Today was the official release of the Associated Press (AP) article, “The secret, dirty cost of Obama’s green power push,” and the ethanol industry is outraged at the way corn ethanol was portrayed and by how Iowa farmer and retired Methodist pastor Leroy Perkins says his quotes were misrepresented. With the ethanol industry’s outrage gaining momentum, the AP responded by saying “he was certainly aware” of the story’s focus and that “those who were in the interview with him remember it entirely differently.”
“Maybe calling a Methodist pastor a liar is standard defense protocol for DC-based AP reporters, but in southern Iowa that’s an accusation we take very seriously,” said IRFA Executive Director Monte Shaw. “AP should own up to its poor reporting instead of doubling down on their misrepresentations. Just like the AP hit piece on ethanol, once again the AP doesn’t have its facts straight. IRFA contacted the others involved in the AP interviews in Wayne County and they stand behind Leroy. I doubt there is anyone not on AP’s payroll that remembers things their way.”
Also clearly upset by the article is the National Corn Growers Association (NCGA) whose members are corn farmers, many who grow and sell their corn crop to local ethanol plants.
“Today’s controversial story on corn ethanol and land use appears to simply be based on a complete misunderstanding of modern agriculture generally and the Conservation Reserve Program specifically, but unfortunately, the problem is much deeper,” said NCGA President Martin Barbre.

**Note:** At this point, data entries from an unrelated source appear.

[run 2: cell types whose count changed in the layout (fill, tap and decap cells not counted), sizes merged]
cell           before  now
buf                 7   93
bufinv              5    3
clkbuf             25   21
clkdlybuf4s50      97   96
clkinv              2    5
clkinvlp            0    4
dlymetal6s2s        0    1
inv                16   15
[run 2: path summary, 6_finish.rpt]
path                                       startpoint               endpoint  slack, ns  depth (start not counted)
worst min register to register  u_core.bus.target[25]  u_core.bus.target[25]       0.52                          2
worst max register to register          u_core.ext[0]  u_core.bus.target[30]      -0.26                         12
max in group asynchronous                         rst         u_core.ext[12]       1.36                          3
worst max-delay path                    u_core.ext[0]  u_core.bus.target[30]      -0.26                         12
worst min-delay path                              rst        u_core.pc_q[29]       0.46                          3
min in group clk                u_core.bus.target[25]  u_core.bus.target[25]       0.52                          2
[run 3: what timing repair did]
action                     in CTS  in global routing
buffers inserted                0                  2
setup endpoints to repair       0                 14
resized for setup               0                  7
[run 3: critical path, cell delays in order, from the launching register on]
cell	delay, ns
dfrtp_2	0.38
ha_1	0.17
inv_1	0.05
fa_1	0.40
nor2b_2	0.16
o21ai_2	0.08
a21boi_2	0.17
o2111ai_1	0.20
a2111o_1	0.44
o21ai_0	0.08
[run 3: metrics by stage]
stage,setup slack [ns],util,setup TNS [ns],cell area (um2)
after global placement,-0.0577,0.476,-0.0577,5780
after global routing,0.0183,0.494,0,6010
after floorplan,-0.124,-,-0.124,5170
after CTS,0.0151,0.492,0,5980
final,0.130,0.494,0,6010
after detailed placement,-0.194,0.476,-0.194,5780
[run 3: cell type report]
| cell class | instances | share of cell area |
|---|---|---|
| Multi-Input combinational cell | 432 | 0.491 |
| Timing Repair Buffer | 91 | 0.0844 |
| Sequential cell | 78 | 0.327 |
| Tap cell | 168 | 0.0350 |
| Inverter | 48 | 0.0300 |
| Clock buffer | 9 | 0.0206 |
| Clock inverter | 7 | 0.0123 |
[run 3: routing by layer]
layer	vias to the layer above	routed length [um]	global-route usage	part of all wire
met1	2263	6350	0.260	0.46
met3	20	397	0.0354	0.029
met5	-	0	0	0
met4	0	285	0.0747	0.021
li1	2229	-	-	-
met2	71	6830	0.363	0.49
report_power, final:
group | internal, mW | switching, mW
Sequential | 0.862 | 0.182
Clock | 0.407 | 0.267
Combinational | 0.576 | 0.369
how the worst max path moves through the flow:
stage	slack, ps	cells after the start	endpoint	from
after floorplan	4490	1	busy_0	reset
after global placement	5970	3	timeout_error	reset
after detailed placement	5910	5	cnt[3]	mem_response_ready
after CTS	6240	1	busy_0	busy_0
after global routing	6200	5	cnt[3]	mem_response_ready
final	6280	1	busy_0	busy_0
<file path="src/rtl/serial_alu_pkg.sv">
// serial_alu_pkg
//   Shared definitions for the digit-serial ALU:
//   - op encodings (OP_ADD .. OP_XOR); codes 101-111 are reserved and run as add
//   - FSM state enum (IDLE, RUN, DONE)
//   - small op-classification helpers used by the slice and the flag logic
package serial_alu_pkg;

    localparam logic [2:0] OP_ADD = 3'b000;
    localparam logic [2:0] OP_SUB = 3'b001;
    localparam logic [2:0] OP_AND = 3'b010;
    localparam logic [2:0] OP_OR  = 3'b011;
    localparam logic [2:0] OP_XOR = 3'b100;

    typedef enum logic [1:0] {
        IDLE = 2'b00,
        RUN  = 2'b01,
        DONE = 2'b10
    } state_t;

    // Logic ops never produce carry or overflow.
    function automatic logic is_logic_op(input logic [2:0] op);
        return (op == OP_AND) || (op == OP_OR) || (op == OP_XOR);
    endfunction

    // Only the exact sub code inverts b; reserved codes fall through to add.
    function automatic logic is_sub_op(input logic [2:0] op);
        return (op == OP_SUB);
    endfunction

endpackage

</file>
<file path="src/rtl/serial_alu_if.sv">
// serial_alu_if
//   Request/result bundle of the serial ALU.
//   master: drives start, op, i0, i1; observes busy, done, o, cout, ovf, zero
//   slave : the ALU side (mirror of master)
interface serial_alu_if #(
    parameter int WIDTH = 16
) ();

    logic             start;
    logic [2:0]       op;
    logic [WIDTH-1:0] i0;
    logic [WIDTH-1:0] i1;
    logic             busy;
    logic             done;
    logic [WIDTH-1:0] o;
    logic             cout;
    logic             ovf;
    logic             zero;

    modport master (
        output start, op, i0, i1,
        input  busy, done, o, cout, ovf, zero
    );

    modport slave (
        input  start, op, i0, i1,
        output busy, done, o, cout, ovf, zero
    );

endinterface

</file>
<file path="src/rtl/serial_alu_digit.sv">
// serial_alu_digit
//   Combinational DIGIT-bit arithmetic/logic slice.
//   a, b : operand digits        cin  : carry into the slice LSB
//   op   : operation code        r    : digit result
//   cout : carry out of slice MSB (0 for logic ops)
//   cmsb : carry into slice MSB, used for signed overflow (0 for logic ops)
module serial_alu_digit
    import serial_alu_pkg::*;
#(
    parameter int DIGIT = 1
) (
    input  logic [DIGIT-1:0] a,
    input  logic [DIGIT-1:0] b,
    input  logic             cin,
    input  logic [2:0]       op,
    output logic [DIGIT-1:0] r,
    output logic             cout,
    output logic             cmsb
);

    logic [DIGIT-1:0] bx_s;
    logic [DIGIT-1:0] sum_s;
    logic [DIGIT:0]   c_s;

    // Ripple of full-adder cells; b is inverted for sub (cin supplies the +1).
    always_comb begin
        bx_s  = is_sub_op(op) ? ~b : b;
        sum_s = {DIGIT{1'b0}};
        c_s   = {(DIGIT + 1){1'b0}};
        c_s[0] = cin;
        for (int i = 0; i < DIGIT; i++) begin
            sum_s[i]   = a[i] ^ bx_s[i] ^ c_s[i];
            c_s[i + 1] = (a[i] & bx_s[i]) | (c_s[i] & (a[i] ^ bx_s[i]));
        end
    end

    // Result mux; every code that is not a logic op takes the adder path.
    always_comb begin
        r    = sum_s;
        cout = c_s[DIGIT];
        cmsb = c_s[DIGIT-1];
        case (op)
            OP_AND: begin
                r    = a & b;
                cout = 1'b0;
                cmsb = 1'b0;
            end
            OP_OR: begin
                r    = a | b;
                cout = 1'b0;
                cmsb = 1'b0;
            end
            OP_XOR: begin
                r    = a ^ b;
                cout = 1'b0;
                cmsb = 1'b0;
            end
            OP_ADD, OP_SUB: begin
                r    = sum_s;
                cout = c_s[DIGIT];
                cmsb = c_s[DIGIT-1];
            end
            default: begin
                r    = sum_s;
                cout = c_s[DIGIT];
                cmsb = c_s[DIGIT-1];
            end
        endcase
    end

endmodule

</file>
<file path="src/rtl/serial_alu.sv">
// serial_alu
//   Digit-serial ALU: operands are latched on an accepted start and processed
//   LSB-first, DIGIT bits per cycle, through one serial_alu_digit slice.
//   N = WIDTH/DIGIT digit cycles; done pulses one cycle after the last digit.
//   WIDTH must be a multiple of DIGIT.
//   clk   : clock, rising edge
//   rst_n : synchronous active-low reset
//   bus   : serial_alu_if slave (start/op/i0/i1 in; busy/done/o/cout/ovf/zero out)
module serial_alu
    import serial_alu_pkg::*;
#(
    parameter int WIDTH = 16,
    parameter int DIGIT = 1
) (
    input  logic         clk,
    input  logic         rst_n,
    serial_alu_if.slave  bus
);

    localparam int N  = WIDTH / DIGIT;
    localparam int CW = (N > 32'sd1) ? $clog2(N) : 32'sd1;
    localparam logic [CW-1:0] LAST = CW'(N - 32'sd1);
    localparam logic [CW-1:0] ONE  = CW'(1'b1);

    state_t           state_r;
    state_t           state_s;
    logic             accept_s;
    logic             last_s;

    logic [WIDTH-1:0] a_r;
    logic [WIDTH-1:0] b_r;
    logic [2:0]       op_r;
    logic             carry_r;
    logic [CW-1:0]    cnt_r;
    logic [WIDTH-1:0] acc_r;

    logic [DIGIT-1:0] dr_s;
    logic             dcout_s;
    logic             dcmsb_s;
    logic [WIDTH-1:0] acc_next_s;

    logic             busy_r;
    logic             done_r;
    logic [WIDTH-1:0] o_r;
    logic             cout_r;
    logic             ovf_r;
    logic             zero_r;

    serial_alu_digit #(
        .DIGIT (DIGIT)
    ) u_digit (
        .a    (a_r[DIGIT-1:0]),
        .b    (b_r[DIGIT-1:0]),
        .cin  (carry_r),
        .op   (op_r),
        .r    (dr_s),
        .cout (dcout_s),
        .cmsb (dcmsb_s)
    );

    // New digit enters at the MSB end so that after N shifts digit 0 sits at bit 0.
    assign acc_next_s = (acc_r >> DIGIT) | (WIDTH'(dr_s) << (WIDTH - DIGIT));

    // FSM state register.
    always_ff @(posedge clk) begin
        if (!rst_n) begin
            state_r <= IDLE;
        end else begin
            state_r <= state_s;
        end
    end

    // FSM next state; accept_s marks the loading edge, last_s the final digit.
    always_comb begin
        state_s  = state_r;
        accept_s = 1'b0;
        last_s   = 1'b0;
        case (state_r)
            IDLE: begin
                if (bus.start) begin
                    state_s  = RUN;
                    accept_s = 1'b1;
                end else begin
                    state_s  = IDLE;
                end
            end
            RUN: begin
                if (cnt_r == LAST) begin
                    state_s = DONE;
                    last_s  = 1'b1;
                end else begin
                    state_s = RUN;
                end
            end
            DONE: begin
                if (bus.start) begin
                    state_s  = RUN;
                    accept_s = 1'b1;
                end else begin
                    state_s  = IDLE;
                end
            end
            default: begin
                state_s = IDLE;
            end
        endcase
    end

    // Operand shift registers, carry, digit counter and result accumulator.
    always_ff @(posedge clk) begin
        if (!rst_n) begin
            a_r     <= {WIDTH{1'b0}};
            b_r     <= {WIDTH{1'b0}};
            op_r    <= OP_ADD;
            carry_r <= 1'b0;
            cnt_r   <= {CW{1'b0}};
            acc_r   <= {WIDTH{1'b0}};
        end else if (accept_s) begin
            a_r     <= bus.i0;
            b_r     <= bus.i1;
            op_r    <= bus.op;
            carry_r <= is_sub_op(bus.op);
            cnt_r   <= {CW{1'b0}};
            acc_r   <= {WIDTH{1'b0}};
        end else if (state_r == RUN) begin
            a_r     <= a_r >> DIGIT;
            b_r     <= b_r >> DIGIT;
            carry_r <= dcout_s;
            cnt_r   <= cnt_r + ONE;
            acc_r   <= acc_next_s;
        end else begin
            a_r     <= a_r;
            b_r     <= b_r;
            carry_r <= carry_r;
            cnt_r   <= cnt_r;
            acc_r   <= acc_r;
        end
    end

    // Status and result registers; o and flags only change on the final digit,
    // so no partial result is ever visible.
    always_ff @(posedge clk) begin
        if (!rst_n) begin
            busy_r <= 1'b0;
            done_r <= 1'b0;
            o_r    <= {WIDTH{1'b0}};
            cout_r <= 1'b0;
            ovf_r  <= 1'b0;
            zero_r <= 1'b0;
        end else begin
            busy_r <= (state_s == RUN);
            done_r <= last_s;
            if (last_s) begin
                o_r    <= acc_next_s;
                cout_r <= ~is_logic_op(op_r) & dcout_s;
                ovf_r  <= ~is_logic_op(op_r) & (dcout_s ^ dcmsb_s);
                zero_r <= (acc_next_s == {WIDTH{1'b0}});
            end else begin
                o_r    <= o_r;
                cout_r <= cout_r;
                ovf_r  <= ovf_r;
                zero_r <= zero_r;
            end
        end
    end

    assign bus.busy = busy_r;
    assign bus.done = done_r;
    assign bus.o    = o_r;
    assign bus.cout = cout_r;
    assign bus.ovf  = ovf_r;
    assign bus.zero = zero_r;

endmodule

</file>
<file path="src/flat_wrapper.sv">
// flat-port wrapper written by rule: the top's interface ports become plain ports
module serial_alu_flat import serial_alu_pkg::*;
#(
    parameter int WIDTH = 16,
    parameter int DIGIT = 1
)
  (clk, rst_n, bus_start, bus_op, bus_i0, bus_i1, bus_busy, bus_done, bus_o, bus_cout, bus_ovf, bus_zero);
  serial_alu_if #(.WIDTH(WIDTH)) bus_i ();
  input  logic clk;
  input  logic rst_n;
  input wire logic [$bits(bus_i.start)-1:0] bus_start;
  input wire logic [$bits(bus_i.op)-1:0] bus_op;
  input wire logic [$bits(bus_i.i0)-1:0] bus_i0;
  input wire logic [$bits(bus_i.i1)-1:0] bus_i1;
  output wire logic [$bits(bus_i.busy)-1:0] bus_busy;
  output wire logic [$bits(bus_i.done)-1:0] bus_done;
  output wire logic [$bits(bus_i.o)-1:0] bus_o;
  output wire logic [$bits(bus_i.cout)-1:0] bus_cout;
  output wire logic [$bits(bus_i.ovf)-1:0] bus_ovf;
  output wire logic [$bits(bus_i.zero)-1:0] bus_zero;
  assign bus_i.start = bus_start;
  assign bus_i.op = bus_op;
  assign bus_i.i0 = bus_i0;
  assign bus_i.i1 = bus_i1;
  assign bus_busy = bus_i.busy;
  assign bus_done = bus_i.done;
  assign bus_o = bus_i.o;
  assign bus_cout = bus_i.cout;
  assign bus_ovf = bus_i.ovf;
  assign bus_zero = bus_i.zero;
  serial_alu #(.WIDTH(WIDTH), .DIGIT(DIGIT)) u_core (.clk(clk), .rst_n(rst_n), .bus(bus_i));
endmodule
</file>
`config.mk`:
```
export PLATFORM = sky130hd
export DESIGN_NAME = gbar_unit
export DESIGN_NICKNAME = d
export VERILOG_FILES = /design/src/rtl/gbar_unit.sv
export SDC_FILE = /design/constraint.sdc
export NUM_CORES = 1
export LEC_CHECK = 0
export ABC_AREA = 1
export CAP_MARGIN = 20
export CORE_MARGIN = 2
export CORE_UTILIZATION = 40
export CTS_BUF_LIST = sky130_fd_sc_hd__clkbuf_16
export DETAILED_ROUTE_END_ITERATION = 7
export PLACE_DENSITY = 0.68
export SLEW_MARGIN = 20
export SYNTH_ARGS = -nofsm -noshare
export SYNTH_HDL_FRONTEND = slang
export SYNTH_SLANG_ARGS = --single-unit
```
`constraint.sdc`:
```
create_clock -name clk -period 8 [get_ports clk]
set_input_delay 1.6 -clock clk [delete_from_list [all_inputs] [get_ports clk]]
set_output_delay 1.6 -clock clk [all_outputs]
set_load 0.05 [all_outputs]
```
$ cat src/rtl/mem_port_arbiter_pkg.sv
//------------------------------------------------------------------------------
// Package     : mem_arb_pkg
// Description : FSM/grant encodings and the arbitration helper.
// Revision    : 1.0 - initial release
//------------------------------------------------------------------------------
`default_nettype none

package mem_arb_pkg;

  typedef logic [1:0] arb_state_t;

  localparam arb_state_t ST_IDLE    = 2'd0;
  localparam arb_state_t ST_IFETCH  = 2'd1;
  localparam arb_state_t ST_DACCESS = 2'd2;

  localparam logic GNT_IF = 1'b0;
  localparam logic GNT_D  = 1'b1;

  // Data wins when it is the only eligible requester, or on a tie when IF was served last.
  function automatic logic d_wins(input logic if_elig, input logic d_elig, input logic last_grant);
    return d_elig && (!if_elig || (last_grant == GNT_IF));
  endfunction

endpackage

`default_nettype wire

$ cat src/rtl/mem_port_arbiter_if.sv
//------------------------------------------------------------------------------
// Interface   : mem_port_arbiter_if
// Description : Pipeline-side and memory-side signals of the memory port arbiter.
// Revision    : 1.0 - initial release
//------------------------------------------------------------------------------
`default_nettype none

interface mem_port_arbiter_if #(
  parameter int ADDR_W = 32,
  parameter int DATA_W = 32,
  parameter int CNT_W  = 32
);
  logic              if_req;
  logic [ADDR_W-1:0] if_addr;
  logic [DATA_W-1:0] if_rdata;
  logic              if_valid;
  logic              StallF;
  logic              MemReadM;
  logic              MemWriteM;
  logic [ADDR_W-1:0] ALUResultM;
  logic [DATA_W-1:0] WriteDataM;
  logic [DATA_W-1:0] d_rdata;
  logic              d_valid;
  logic              StallM;
  logic              m_req;
  logic              m_we;
  logic [ADDR_W-1:0] m_addr;
  logic [DATA_W-1:0] m_wdata;
  logic [DATA_W-1:0] m_rdata;
  logic              m_ready;
  logic [CNT_W-1:0]  if_stall_cnt;
  logic [CNT_W-1:0]  d_stall_cnt;

  // Arbiter view
  modport slave (
    input  if_req, if_addr, MemReadM, MemWriteM, ALUResultM, WriteDataM, m_rdata, m_ready,
    output if_rdata, if_valid, StallF, d_rdata, d_valid, StallM,
           m_req, m_we, m_addr, m_wdata, if_stall_cnt, d_stall_cnt
  );

  // Pipeline + memory view
  modport master (
    output if_req, if_addr, MemReadM, MemWriteM, ALUResultM, WriteDataM, m_rdata, m_ready,
    input  if_rdata, if_valid, StallF, d_rdata, d_valid, StallM,
           m_req, m_we, m_addr, m_wdata, if_stall_cnt, d_stall_cnt
  );
endinterface

`default_nettype wire

$ cat src/rtl/mem_port_arbiter_perf_ctr.sv
//------------------------------------------------------------------------------
// Module      : mem_arb_perf_ctr
// Description : Saturating event counter with enable; sync active-low reset.
// Revision    : 1.0 - initial release
//------------------------------------------------------------------------------
`default_nettype none

module mem_arb_perf_ctr #(
  parameter int CNT_W = 32
) (
  input  wire logic             clk,
  input  wire logic             rst,
  input  wire logic             i_en,
  output logic      [CNT_W-1:0] o_cnt
);

  logic [CNT_W-1:0] r_cnt;

  always_ff @(posedge clk) begin
    if (!rst) begin
      r_cnt <= '0;
    end else if (i_en && (r_cnt != {CNT_W{1'b1}})) begin
      r_cnt <= r_cnt + 1'b1;
    end
  end

  assign o_cnt = r_cnt;

endmodule

`default_nettype wire

$ cat src/rtl/mem_port_arbiter.sv
//------------------------------------------------------------------------------
// Module      : mem_port_arbiter
// Description : Shares one single-ported memory between IF and MEM stages with
//               alternating priority. Define MEM_ARB_PERF_EN for stall counters.
// Revision    : 1.0 - initial release
//------------------------------------------------------------------------------
`default_nettype none

module mem_port_arbiter
  import mem_arb_pkg::*;
#(
  parameter int ADDR_W = 32,
  parameter int DATA_W = 32,
  parameter int CNT_W  = 32
) (
  input wire logic         clk,
  input wire logic         rst,
  mem_port_arbiter_if.slave bus
);

  arb_state_t        r_state;
  arb_state_t        w_next_state;
  logic              r_last_grant;
  logic [ADDR_W-1:0] r_addr;
  logic              r_we;
  logic [DATA_W-1:0] r_wdata;

  logic w_d_pend;
  logic w_grant_en;
  logic w_if_elig;
  logic w_d_elig;
  logic w_take_d;
  logic w_take_if;
  logic w_if_valid;
  logic w_d_valid;

  assign w_d_pend = bus.MemReadM | bus.MemWriteM;

  always_ff @(posedge clk) begin
    if (!rst) begin
      r_state <= ST_IDLE;
    end else begin
      r_state <= w_next_state;
    end
  end

  // Arbitration happens when idle or on the completing cycle; the requester
  // just served is excluded so a back-to-back grant always alternates.
  always_comb begin
    w_grant_en   = ((r_state != ST_IFETCH) && (r_state != ST_DACCESS)) || bus.m_ready;
    w_if_elig    = bus.if_req && w_grant_en && (r_state != ST_IFETCH);
    w_d_elig     = w_d_pend && w_grant_en && (r_state != ST_DACCESS);
    w_take_d     = d_wins(w_if_elig, w_d_elig, r_last_grant);
    w_take_if    = w_if_elig && !w_take_d;
    w_next_state = r_state;
    if (w_take_d) begin
      w_next_state = ST_DACCESS;
    end else if (w_take_if) begin
      w_next_state = ST_IFETCH;
    end else if (w_grant_en) begin
      w_next_state = ST_IDLE;
    end
  end

  always_ff @(posedge clk) begin
    if (!rst) begin
      r_last_grant <= GNT_IF;
      r_addr       <= '0;
      r_we         <= 1'b0;
      r_wdata      <= '0;
    end else if (w_take_d) begin
      r_last_grant <= GNT_D;
      r_addr       <= bus.ALUResultM;
      r_we         <= bus.MemWriteM;
      r_wdata      <= bus.WriteDataM;
    end else if (w_take_if) begin
      r_last_grant <= GNT_IF;
      r_addr       <= bus.if_addr;
      r_we         <= 1'b0;
    end
  end

  always_comb begin
    w_if_valid = (r_state == ST_IFETCH) && bus.m_ready;
    w_d_valid  = (r_state == ST_DACCESS) && bus.m_ready;
  end

  assign bus.m_req    = (r_state != ST_IDLE);
  assign bus.m_we     = r_we;
  assign bus.m_addr   = r_addr;
  assign bus.m_wdata  = r_wdata;
  assign bus.if_valid = w_if_valid;
  assign bus.d_valid  = w_d_valid;
  assign bus.if_rdata = bus.m_rdata;
  assign bus.d_rdata  = bus.m_rdata;
  assign bus.StallF   = bus.if_req && !w_if_valid;
  assign bus.StallM   = w_d_pend && !w_d_valid;

`ifdef MEM_ARB_PERF_EN
  mem_arb_perf_ctr #(.CNT_W(CNT_W)) u_if_stall_ctr (
    .clk   (clk),
    .rst   (rst),
    .i_en  (bus.StallF),
    .o_cnt (bus.if_stall_cnt)
  );

  mem_arb_perf_ctr #(.CNT_W(CNT_W)) u_d_stall_ctr (
    .clk   (clk),
    .rst   (rst),
    .i_en  (bus.StallM),
    .o_cnt (bus.d_stall_cnt)
  );
`else
  assign bus.if_stall_cnt = '0;
  assign bus.d_stall_cnt  = '0;
`endif

endmodule

`default_nettype wire

$ cat src/flat_wrapper.sv
// flat-port wrapper written by rule: the top's interface ports become plain ports
module mem_port_arbiter_flat import mem_arb_pkg::*;
#(
  parameter int ADDR_W = 32,
  parameter int DATA_W = 32,
  parameter int CNT_W  = 32
)
  (clk, rst, bus_if_req, bus_if_addr, bus_MemReadM, bus_MemWriteM, bus_ALUResultM, bus_WriteDataM, bus_m_rdata, bus_m_ready, bus_if_rdata, bus_if_valid, bus_StallF, bus_d_rdata, bus_d_valid, bus_StallM, bus_m_req, bus_m_we, bus_m_addr, bus_m_wdata, bus_if_stall_cnt, bus_d_stall_cnt);
  mem_port_arbiter_if #(.ADDR_W(ADDR_W), .DATA_W(DATA_W), .CNT_W(CNT_W)) bus_i ();
  input wire logic clk;
  input wire logic rst;
  input wire logic [$bits(bus_i.if_req)-1:0] bus_if_req;
  input wire logic [$bits(bus_i.if_addr)-1:0] bus_if_addr;
  input wire logic [$bits(bus_i.MemReadM)-1:0] bus_MemReadM;
  input wire logic [$bits(bus_i.MemWriteM)-1:0] bus_MemWriteM;
  input wire logic [$bits(bus_i.ALUResultM)-1:0] bus_ALUResultM;
  input wire logic [$bits(bus_i.WriteDataM)-1:0] bus_WriteDataM;
  input wire logic [$bits(bus_i.m_rdata)-1:0] bus_m_rdata;
  input wire logic [$bits(bus_i.m_ready)-1:0] bus_m_ready;
  output wire logic [$bits(bus_i.if_rdata)-1:0] bus_if_rdata;
  output wire logic [$bits(bus_i.if_valid)-1:0] bus_if_valid;
  output wire logic [$bits(bus_i.StallF)-1:0] bus_StallF;
  output wire logic [$bits(bus_i.d_rdata)-1:0] bus_d_rdata;
  output wire logic [$bits(bus_i.d_valid)-1:0] bus_d_valid;
  output wire logic [$bits(bus_i.StallM)-1:0] bus_StallM;
  output wire logic [$bits(bus_i.m_req)-1:0] bus_m_req;
  output wire logic [$bits(bus_i.m_we)-1:0] bus_m_we;
  output wire logic [$bits(bus_i.m_addr)-1:0] bus_m_addr;
  output wire logic [$bits(bus_i.m_wdata)-1:0] bus_m_wdata;
  output wire logic [$bits(bus_i.if_stall_cnt)-1:0] bus_if_stall_cnt;
  output wire logic [$bits(bus_i.d_stall_cnt)-1:0] bus_d_stall_cnt;
  assign bus_i.if_req = bus_if_req;
  assign bus_i.if_addr = bus_if_addr;
  assign bus_i.MemReadM = bus_MemReadM;
  assign bus_i.MemWriteM = bus_MemWriteM;
  assign bus_i.ALUResultM = bus_ALUResultM;
  assign bus_i.WriteDataM = bus_WriteDataM;
  assign bus_i.m_rdata = bus_m_rdata;
  assign bus_i.m_ready = bus_m_ready;
  assign bus_if_rdata = bus_i.if_rdata;
  assign bus_if_valid = bus_i.if_valid;
  assign bus_StallF = bus_i.StallF;
  assign bus_d_rdata = bus_i.d_rdata;
  assign bus_d_valid = bus_i.d_valid;
  assign bus_StallM = bus_i.StallM;
  assign bus_m_req = bus_i.m_req;
  assign bus_m_we = bus_i.m_we;
  assign bus_m_addr = bus_i.m_addr;
  assign bus_m_wdata = bus_i.m_wdata;
  assign bus_if_stall_cnt = bus_i.if_stall_cnt;
  assign bus_d_stall_cnt = bus_i.d_stall_cnt;
  mem_port_arbiter #(.ADDR_W(ADDR_W), .DATA_W(DATA_W), .CNT_W(CNT_W)) u_core (.clk(clk), .rst(rst), .bus(bus_i));
endmodule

“It is discouraging that the Associated Press appears to be following a political agenda which clearly targets our only renewable alternative to imported petroleum. Even the headline is a colorful but inaccurate indictment. – ‘The secret, dirty cost of Obama’s green power push.’ Secret? There are no secrets in how land is used, as their own reporting shows. Acres are tracked, and the U.S. Department of Agriculture guarantees a high level of transparency. No, these watch words ‘secret’ and ‘dirty’ show clearly that the reporters were sensationalizing the issue to a high degree, which is conduct unbecoming a true journalist,” he continued.
“The fact is, farmers are doing a better job every day of meeting the duel challenges of productivity and sustainability. Land use per bushel is down 30 percent and soil loss is down 67 percent since 1980. Thanks to renewable corn ethanol, we’re using 465 million fewer barrels of oil each year. Thanks to corn ethanol, rural economies are improving. And, yes, the air is getting cleaner. We have no regrets about these outcomes,” added Barbre.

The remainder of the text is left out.